_TASK PROMPT_
Up to and including the line with "3_3_place_gp: 0.43 /", please reproduce the lines below exactly, beginning with the first.

START SOURCE MATERIAL

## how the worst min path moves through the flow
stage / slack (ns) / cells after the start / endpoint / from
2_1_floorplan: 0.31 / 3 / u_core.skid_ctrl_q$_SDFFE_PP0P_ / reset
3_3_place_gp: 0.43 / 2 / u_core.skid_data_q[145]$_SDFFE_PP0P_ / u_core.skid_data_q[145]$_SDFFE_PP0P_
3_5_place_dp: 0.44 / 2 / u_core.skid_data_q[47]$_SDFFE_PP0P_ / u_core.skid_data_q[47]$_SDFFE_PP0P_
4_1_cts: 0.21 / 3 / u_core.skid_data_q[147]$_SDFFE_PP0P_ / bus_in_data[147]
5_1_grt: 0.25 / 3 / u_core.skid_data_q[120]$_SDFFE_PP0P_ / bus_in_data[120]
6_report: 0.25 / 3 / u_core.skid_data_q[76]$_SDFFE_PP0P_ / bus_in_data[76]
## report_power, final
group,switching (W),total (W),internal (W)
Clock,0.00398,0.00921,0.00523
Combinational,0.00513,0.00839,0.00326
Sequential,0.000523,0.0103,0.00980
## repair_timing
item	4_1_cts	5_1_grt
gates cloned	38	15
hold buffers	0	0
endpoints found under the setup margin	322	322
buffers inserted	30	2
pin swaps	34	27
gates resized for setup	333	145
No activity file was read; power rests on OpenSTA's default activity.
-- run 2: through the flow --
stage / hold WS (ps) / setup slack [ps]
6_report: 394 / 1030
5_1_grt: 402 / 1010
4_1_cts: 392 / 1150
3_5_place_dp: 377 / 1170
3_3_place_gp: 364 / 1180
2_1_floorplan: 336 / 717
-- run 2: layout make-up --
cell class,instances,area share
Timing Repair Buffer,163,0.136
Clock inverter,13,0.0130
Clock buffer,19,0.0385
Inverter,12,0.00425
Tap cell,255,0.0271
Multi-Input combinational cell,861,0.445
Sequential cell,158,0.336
`config.mk`:
```
export PLATFORM = sky130hd
export DESIGN_NAME = rob_core
export DESIGN_NICKNAME = d
export VERILOG_FILES = /design/src/rtl/rob_pkg.sv /design/src/rtl/rob_ptr.sv /design/src/rtl/rob_core.sv
export SDC_FILE = /design/constraint.sdc
export NUM_CORES = 1
export LEC_CHECK = 0
export CORE_UTILIZATION = 55
export CTS_BUF_LIST = sky130_fd_sc_hd__clkbuf_4 sky130_fd_sc_hd__clkbuf_8
export DETAILED_ROUTE_END_ITERATION = 8
export GPL_TIMING_DRIVEN = 0
export PLACE_DENSITY_LB_ADDON = 0.08
export SLEW_MARGIN = 0
export SYNTH_ARGS = -nofsm -noshare
export SYNTH_HDL_FRONTEND = slang
export SYNTH_SLANG_ARGS = --single-unit
```
`constraint.sdc`:
```
create_clock -name clk -period 30.6 [get_ports clk]
set_input_delay 6.12 -clock clk [delete_from_list [all_inputs] [get_ports clk]]
set_output_delay 6.12 -clock clk [all_outputs]
set_load 0.03 [all_outputs]
```
--- config.mk ---
export PLATFORM = sky130hd
export DESIGN_NAME = central_sirene
export DESIGN_NICKNAME = d
export VERILOG_FILES = /design/src/rtl/central_sirene.sv
export SDC_FILE = /design/constraint.sdc
export NUM_CORES = 1
export LEC_CHECK = 0
export ABC_AREA = 1
export ABC_CLOCK_PERIOD_IN_PS = 2100
export CAP_MARGIN = 10
export CORE_ASPECT_RATIO = 0.7
export CORE_MARGIN = 1
export CORE_UTILIZATION = 40
export DETAILED_ROUTE_END_ITERATION = 8
export HOLD_SLACK_MARGIN = 0.08
export PLACE_DENSITY_LB_ADDON = 0.1
export SYNTH_ARGS = -nofsm -noshare
export SYNTH_HDL_FRONTEND = slang
export SYNTH_SLANG_ARGS = --single-unit
--- constraint.sdc ---
create_clock -name clk_2 -period 2.1 [get_ports clk_2]
set_input_delay 0.42 -clock clk_2 [delete_from_list [all_inputs] [get_ports clk_2]]
set_output_delay 0.42 -clock clk_2 [all_outputs]
set_load 0.005 [all_outputs]
--- src/rtl/central_sirene.sv ---
// Alarm annunciator: filters sirene_req, latches the alarm, pulses the buzzer until ack, then applies a timed mute with re-arm.
// Outputs are registered; a trigger takes N_FILTRO consecutive high samples; there is no backpressure, inputs are sampled every cycle.
module central_sirene #(
  parameter int N_FILTRO       = 3,
  parameter int PERIODO_BIP    = 4,
  parameter int TEMPO_SILENCIO = 16,
  parameter int NBITS_CONT     = 8
) (
  input  logic                  clk_2,
  input  logic                  reset,
  input  logic                  sirene_req,
  input  logic                  ack,
  output logic                  buzzer,
  output logic                  led_alarme,
  output logic [1:0]            estado,
  output logic [NBITS_CONT-1:0] eventos
);

  localparam int W_FILTRO = $clog2(N_FILTRO + 1);
  localparam int W_FASE   = (PERIODO_BIP > 1) ? $clog2(PERIODO_BIP) : 1;
  localparam int W_TIMER  = (TEMPO_SILENCIO > 1) ? $clog2(TEMPO_SILENCIO) : 1;

  localparam logic [W_FILTRO-1:0] FILTRO_MAX = W_FILTRO'(N_FILTRO);
  localparam logic [W_FILTRO-1:0] FILTRO_LIM = W_FILTRO'(N_FILTRO - 1);
  localparam logic [W_FASE-1:0]   FASE_MAX   = W_FASE'(PERIODO_BIP - 1);
  localparam logic [W_TIMER-1:0]  TIMER_MAX  = W_TIMER'(TEMPO_SILENCIO - 1);

  typedef enum logic [1:0] {
    REPOUSO     = 2'b00,
    DISPARADO   = 2'b01,
    RECONHECIDO = 2'b10,
    ILEGAL      = 2'b11
  } estado_t;

  estado_t               est_q;
  estado_t               est_d;
  logic [W_FILTRO-1:0]   cnt_filtro;
  logic [W_FASE-1:0]     fase;
  logic [W_TIMER-1:0]    timer;
  logic                  ack_q;
  logic                  req_ok;
  logic                  ack_rise;
  logic                  entra_disp;
  logic                  entra_rec;

  // cnt_filtro+1 >= N_FILTRO rewritten as cnt_filtro >= N_FILTRO-1 to stay in the counter width
  assign req_ok   = sirene_req && (cnt_filtro >= FILTRO_LIM);
  assign ack_rise = ack && !ack_q;
  assign estado   = est_q;

  always_comb begin
    est_d = REPOUSO;
    case (est_q)
      REPOUSO:     est_d = req_ok ? DISPARADO : REPOUSO;
      DISPARADO:   est_d = ack_rise ? RECONHECIDO : DISPARADO;
      RECONHECIDO: begin
        if (!sirene_req)             est_d = REPOUSO;
        else if (timer == TIMER_MAX) est_d = DISPARADO;
        else                         est_d = RECONHECIDO;
      end
      default:     est_d = REPOUSO;
    endcase
    entra_disp = (est_d == DISPARADO) && (est_q != DISPARADO);
    entra_rec  = (est_d == RECONHECIDO) && (est_q != RECONHECIDO);
  end

  always_ff @(posedge clk_2) begin
    if (reset) begin
      est_q      <= REPOUSO;
      cnt_filtro <= '0;
      fase       <= '0;
      timer      <= '0;
      ack_q      <= 1'b0;
      buzzer     <= 1'b0;
      led_alarme <= 1'b0;
      eventos    <= '0;
    end else begin
      est_q      <= est_d;
      ack_q      <= ack;
      led_alarme <= (est_d == DISPARADO) || (est_d == RECONHECIDO);

      if (!sirene_req)
        cnt_filtro <= '0;
      else if (cnt_filtro != FILTRO_MAX)
        cnt_filtro <= cnt_filtro + 1'b1;

      // Buzzer restarts high on every entry, including re-triggers after the mute
      if (est_d == DISPARADO) begin
        if (entra_disp) begin
          buzzer <= 1'b1;
          fase   <= '0;
        end else if (fase == FASE_MAX) begin
          buzzer <= ~buzzer;
          fase   <= '0;
        end else begin
          fase <= fase + 1'b1;
        end
      end else begin
        buzzer <= 1'b0;
        fase   <= '0;
      end

      if (entra_rec)
        timer <= '0;
      else if (est_d == RECONHECIDO)
        timer <= timer + 1'b1;

      if (entra_disp && (eventos != '1))
        eventos <= eventos + 1'b1;
    end
  end

endmodule
[config.mk]
export PLATFORM = sky130hd
export DESIGN_NAME = apu_wb_queue_flat
export DESIGN_NICKNAME = d
export VERILOG_FILES = /design/src/rtl/apu_wb_queue_if.sv /design/src/rtl/apu_wb_queue.sv /design/src/flat_wrapper.sv
export SDC_FILE = /design/constraint.sdc
export NUM_CORES = 1
export LEC_CHECK = 0
export ABC_AREA = 1
export BUFFER_PORTS_ARGS = -buffer_cell sky130_fd_sc_hd__clkbuf_2
export CORE_ASPECT_RATIO = 1.75
export CORE_MARGIN = 2
export CORE_UTILIZATION = 50
export CTS_CLUSTER_DIAMETER = 150
export DETAILED_ROUTE_END_ITERATION = 16
export GPL_TIMING_DRIVEN = 0
export HOLD_SLACK_MARGIN = 0.05
export MAX_ROUTING_LAYER = met4
export PLACE_DENSITY = 0.69
export RECOVER_POWER = 25
export SETUP_SLACK_MARGIN = 0.5
export SKIP_CTS_REPAIR_TIMING = 1
export SLEW_MARGIN = 5
export SYNTH_ARGS = -nofsm -noshare
export SYNTH_HDL_FRONTEND = slang
export SYNTH_SLANG_ARGS = --single-unit
export TNS_END_PERCENT = 20
[constraint.sdc]
create_clock -name clk -period 6.3 [get_ports clk]
set_clock_uncertainty 0.15 [all_clocks]
set_input_delay 1.26 -clock clk [delete_from_list [all_inputs] [get_ports clk]]
set_output_delay 1.26 -clock clk [all_outputs]
set_load 0.02 [all_outputs]
[src/rtl/apu_wb_queue_if.sv]
// rtl/apu_wb_queue_if.sv - APU result / register-file write-back bus for apu_wb_queue
interface apu_wb_queue_if #(
    parameter int DEPTH         = 4,
    parameter int data_width    = 32,
    parameter int reg_sel_width = 5
);
    localparam int CW = $clog2(DEPTH + 1);

    logic                     in_valid;
    logic                     in_ready;
    logic [reg_sel_width-1:0] in_sel;
    logic [data_width-1:0]    in_data;
    logic                     rf_wr_req;
    logic                     rf_ack;
    logic [reg_sel_width-1:0] rf_wr_sel;
    logic [data_width-1:0]    rf_wr_data;
    logic [reg_sel_width-1:0] pend_sel;
    logic                     pend_hit;
    logic [CW-1:0]            count;
    logic                     empty;

    modport master (
        output in_valid, in_sel, in_data, rf_ack, pend_sel,
        input  in_ready, rf_wr_req, rf_wr_sel, rf_wr_data, pend_hit, count, empty
    );

    modport slave (
        input  in_valid, in_sel, in_data, rf_ack, pend_sel,
        output in_ready, rf_wr_req, rf_wr_sel, rf_wr_data, pend_hit, count, empty
    );
endinterface

[src/rtl/apu_wb_queue.sv]
// rtl/apu_wb_queue.sv - in-order APU write-back queue feeding the register-file APU write port
module apu_wb_queue #(
    parameter int DEPTH         = 4,
    parameter int data_width    = 32,
    parameter int reg_sel_width = 5
) (
    input  logic           clk,
    input  logic           rst,
    apu_wb_queue_if.slave  bus
);
    localparam int PW = (DEPTH > 1) ? $clog2(DEPTH) : 1;
    localparam int CW = $clog2(DEPTH + 1);

    typedef enum logic [1:0] {IDLE, ISSUE, WAIT} state_t;

    logic [reg_sel_width-1:0] mem_sel  [DEPTH];
    logic [data_width-1:0]    mem_data [DEPTH];
    logic [PW-1:0]            head;
    logic [PW-1:0]            tail;
    logic [CW-1:0]            cnt;
    state_t                   state;
    logic                     wr_req;
    logic                     accept;
    logic                     push;
    logic                     pop;
    logic                     hit;
    logic [PW-1:0]            off;

    // Writes to x0 are handshaken but never stored.
    assign accept = bus.in_valid && (cnt < CW'(DEPTH));
    assign push   = accept && (bus.in_sel != '0);
    assign pop    = (state == WAIT) && bus.rf_ack;

    always_ff @(posedge clk) begin
        if (rst) begin
            head <= '0;
            tail <= '0;
            cnt  <= '0;
        end else begin
            if (push) tail <= tail + PW'(1);
            if (pop)  head <= head + PW'(1);
            case ({push, pop})
                2'b10:   cnt <= cnt + CW'(1);
                2'b01:   cnt <= cnt - CW'(1);
                default: cnt <= cnt;
            endcase
        end
    end

    always_ff @(posedge clk) begin
        if (push && !rst) begin
            mem_sel[tail]  <= bus.in_sel;
            mem_data[tail] <= bus.in_data;
        end
    end

    always_ff @(posedge clk) begin
        if (rst) begin
            state  <= IDLE;
            wr_req <= 1'b0;
        end else begin
            case (state)
                IDLE: begin
                    if (cnt != '0) begin
                        state  <= ISSUE;
                        wr_req <= 1'b1;
                    end else begin
                        wr_req <= 1'b0;
                    end
                end
                ISSUE: begin
                    state  <= WAIT;
                    wr_req <= 1'b0;
                end
                WAIT: begin
                    // Entries left after this pop, counting a same-cycle push.
                    if (bus.rf_ack) begin
                        if ((cnt > CW'(1)) || push) begin
                            state  <= ISSUE;
                            wr_req <= 1'b1;
                        end else begin
                            state  <= IDLE;
                            wr_req <= 1'b0;
                        end
                    end else begin
                        wr_req <= 1'b0;
                    end
                end
                default: begin
                    state  <= IDLE;
                    wr_req <= 1'b0;
                end
            endcase
        end
    end

    always_comb begin
        hit = 1'b0;
        off = '0;
        for (int i = 0; i < DEPTH; i++) begin
            off = PW'(i) - head;
            if ((CW'(off) < cnt) && (mem_sel[i] == bus.pend_sel)) hit = 1'b1;
        end
    end

    assign bus.in_ready   = (cnt < CW'(DEPTH));
    assign bus.rf_wr_req  = wr_req;
    assign bus.rf_wr_sel  = mem_sel[head];
    assign bus.rf_wr_data = mem_data[head];
    assign bus.pend_hit   = hit && (bus.pend_sel != '0);
    assign bus.count      = cnt;
    assign bus.empty      = (cnt == '0);
endmodule

[src/flat_wrapper.sv]
// flat-port wrapper written by rule: the top's interface ports become plain ports
module apu_wb_queue_flat 
#(
    parameter int DEPTH         = 4,
    parameter int data_width    = 32,
    parameter int reg_sel_width = 5
)
  (clk, rst, bus_in_valid, bus_in_sel, bus_in_data, bus_rf_ack, bus_pend_sel, bus_in_ready, bus_rf_wr_req, bus_rf_wr_sel, bus_rf_wr_data, bus_pend_hit, bus_count, bus_empty);
  apu_wb_queue_if #(.DEPTH(DEPTH), .data_width(data_width), .reg_sel_width(reg_sel_width)) bus_i ();
  input  logic clk;
  input  logic rst;
  input wire logic [$bits(bus_i.in_valid)-1:0] bus_in_valid;
  input wire logic [$bits(bus_i.in_sel)-1:0] bus_in_sel;
  input wire logic [$bits(bus_i.in_data)-1:0] bus_in_data;
  input wire logic [$bits(bus_i.rf_ack)-1:0] bus_rf_ack;
  input wire logic [$bits(bus_i.pend_sel)-1:0] bus_pend_sel;
  output wire logic [$bits(bus_i.in_ready)-1:0] bus_in_ready;
  output wire logic [$bits(bus_i.rf_wr_req)-1:0] bus_rf_wr_req;
  output wire logic [$bits(bus_i.rf_wr_sel)-1:0] bus_rf_wr_sel;
  output wire logic [$bits(bus_i.rf_wr_data)-1:0] bus_rf_wr_data;
  output wire logic [$bits(bus_i.pend_hit)-1:0] bus_pend_hit;
  output wire logic [$bits(bus_i.count)-1:0] bus_count;
  output wire logic [$bits(bus_i.empty)-1:0] bus_empty;
  assign bus_i.in_valid = bus_in_valid;
  assign bus_i.in_sel = bus_in_sel;
  assign bus_i.in_data = bus_in_data;
  assign bus_i.rf_ack = bus_rf_ack;
  assign bus_i.pend_sel = bus_pend_sel;
  assign bus_in_ready = bus_i.in_ready;
  assign bus_rf_wr_req = bus_i.rf_wr_req;
  assign bus_rf_wr_sel = bus_i.rf_wr_sel;
  assign bus_rf_wr_data = bus_i.rf_wr_data;
  assign bus_pend_hit = bus_i.pend_hit;
  assign bus_count = bus_i.count;
  assign bus_empty = bus_i.empty;
  apu_wb_queue #(.DEPTH(DEPTH), .data_width(data_width), .reg_sel_width(reg_sel_width)) u_core (.clk(clk), .rst(rst), .bus(bus_i));
endmodule
== Word level (Yosys, flattened, before mapping) ==
Memories as Yosys holds them, arrays and structs flattened. A register that Yosys moved wholly into a read port is not among the register bits.
Index checks and enable logic that the tools add are counted.
Word-level totals
  RAM bits: 148
  word-level logic and storage cells: 68
  input port bits: 46
  flip-flop bits (word level): 10
  output and inout port bits: 44
  memories kept: 2
Memory list
  u_core.mem_data: depth 4, bits a word 32, rd ports 1, clocked after memory_dff 1, write ports 1, RTL line apu_wb_queue.sv:17  | logic [data_width-1:0] mem_data [DEPTH];
  u_core.mem_sel: depth 4, bits a word 5, rd ports 5, clocked after memory_dff 1, write ports 1, RTL line apu_wb_queue.sv:16  | logic [reg_sel_width-1:0] mem_sel [DEPTH];
Cells by class
  equality and inequality tests: 10
  add/sub/neg operators: 8
  multiplexer cells: 19
  reductions and logical operators: 18
  $lt $le $gt $ge: 6
Operators with widths (number)
  $eq A5 B5 Y1: 4
  $lt A2 B3 Y1: 4
  $mux W2: 6
  $mux W1: 10
  $reduce_bool A5 Y1: 2
  $logic_and A1 B1 Y1: 9
  $pmux W2 S3: 1
  $pmux W3 S2: 1
  $add A2 B1 Y2 const B: 2
  $eq A2 B1 Y1 const B: 2
  $eq A2 B2 Y1 const B: 2
  $sub A1 B2 Y2 const A: 2
  $sub A2 B2 Y2 const A: 2
  $add A3 B1 Y3 const B: 1
  $gt A3 B1 Y1 const B: 1
  $logic_not A3 Y1: 1
  $lt A3 B3 Y1 const B: 1
  $reduce_bool A3 Y1: 1
  $sub A3 B1 Y3 const B: 1
  $logic_not A2 Y1: 1
  $ne A2 B1 Y1 const B: 1
  $ne A2 B2 Y1 const B: 1
  $pmux W1 S2: 1
  $reduce_and A2 Y1: 1
  3 further kinds: 3

== Depth between registers and ports, before layout ==
  depth in word-level cells: 8
  depth in mapped cells: 10

== Worst setup path after synthesis ==
No wires, ideal clock.
  path type: input to register
  start: input port bus_in_sel[3]
  end: memory u_core.mem_data[0][0] (enable)
  stages: 6
  data arrival time: 3.215 ns
  path slack: 2.504 ns
  data required time: 5.719 ns
  cell sequence: nor2_1 -> nand3b_1 -> nand3_2 -> inv_1 -> nand2_1 -> nor2_1
Between the ends
  word-level cells in the longest chain between the ends: 5
Ends and longest elaborated chain
  start, declared: RTL line flat_wrapper.sv:13  | input wire logic [$bits(bus_i.in_sel)-1:0] bus_in_sel;
  $reduce_bool A5 Y1: RTL line apu_wb_queue.sv:31  | assign push = accept && (bus.in_sel != '0);
  $logic_and A1 B1 Y1: RTL line apu_wb_queue.sv:31
  $logic_and A1 B1 Y1: RTL line apu_wb_queue.sv:51  | if (push && !rst) begin
  $mux W1: RTL line apu_wb_queue.sv:51
  $mux W1 (not written as such): RTL line apu_wb_queue.sv:53  | mem_data[tail] <= bus.in_data;
  end, declared: RTL line apu_wb_queue.sv:17
Every way passes these cells.

== Worst setup path after layout ==
  start: input port bus_pend_sel[1]
  end: output port bus_pend_hit
Between the ends
  word-level cells in the longest chain between the ends: 7
  elaborated cells between the ends (all ways): 14
  classes of those cells: eq/ne: 4; mux: 4; reduce/logical: 6
Ends and longest elaborated chain
  start, declared: RTL line flat_wrapper.sv:16  | input wire logic [$bits(bus_i.pend_sel)-1:0] bus_pend_sel;
  $eq A5 B5 Y1: RTL line apu_wb_queue.sv:102  | if ((CW'(off) < cnt) && (mem_sel[i] == bus.pend_sel)) hit = 1'b1;
  $logic_and A1 B1 Y1: RTL line apu_wb_queue.sv:102
  $mux W1 (4 in series): RTL line apu_wb_queue.sv:102
  $logic_and A1 B1 Y1 (*): RTL line apu_wb_queue.sv:110  | assign bus.pend_hit = hit && (bus.pend_sel != '0);
  end, declared: RTL line flat_wrapper.sv:21  | output wire logic [$bits(bus_i.pend_hit)-1:0] bus_pend_hit;
Mark *: on every way between the ends. The rest lies on a longest branch, timed or not.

END SOURCE MATERIAL

_ANSWER TO THE PROBLEM_
## how the worst min path moves through the flow
stage / slack (ns) / cells after the start / endpoint / from
2_1_floorplan: 0.31 / 3 / u_core.skid_ctrl_q$_SDFFE_PP0P_ / reset
3_3_place_gp: 0.43 / 2 / u_core.skid_data_q[145]$_SDFFE_PP0P_ / u_core.skid_data_q[145]$_SDFFE_PP0P_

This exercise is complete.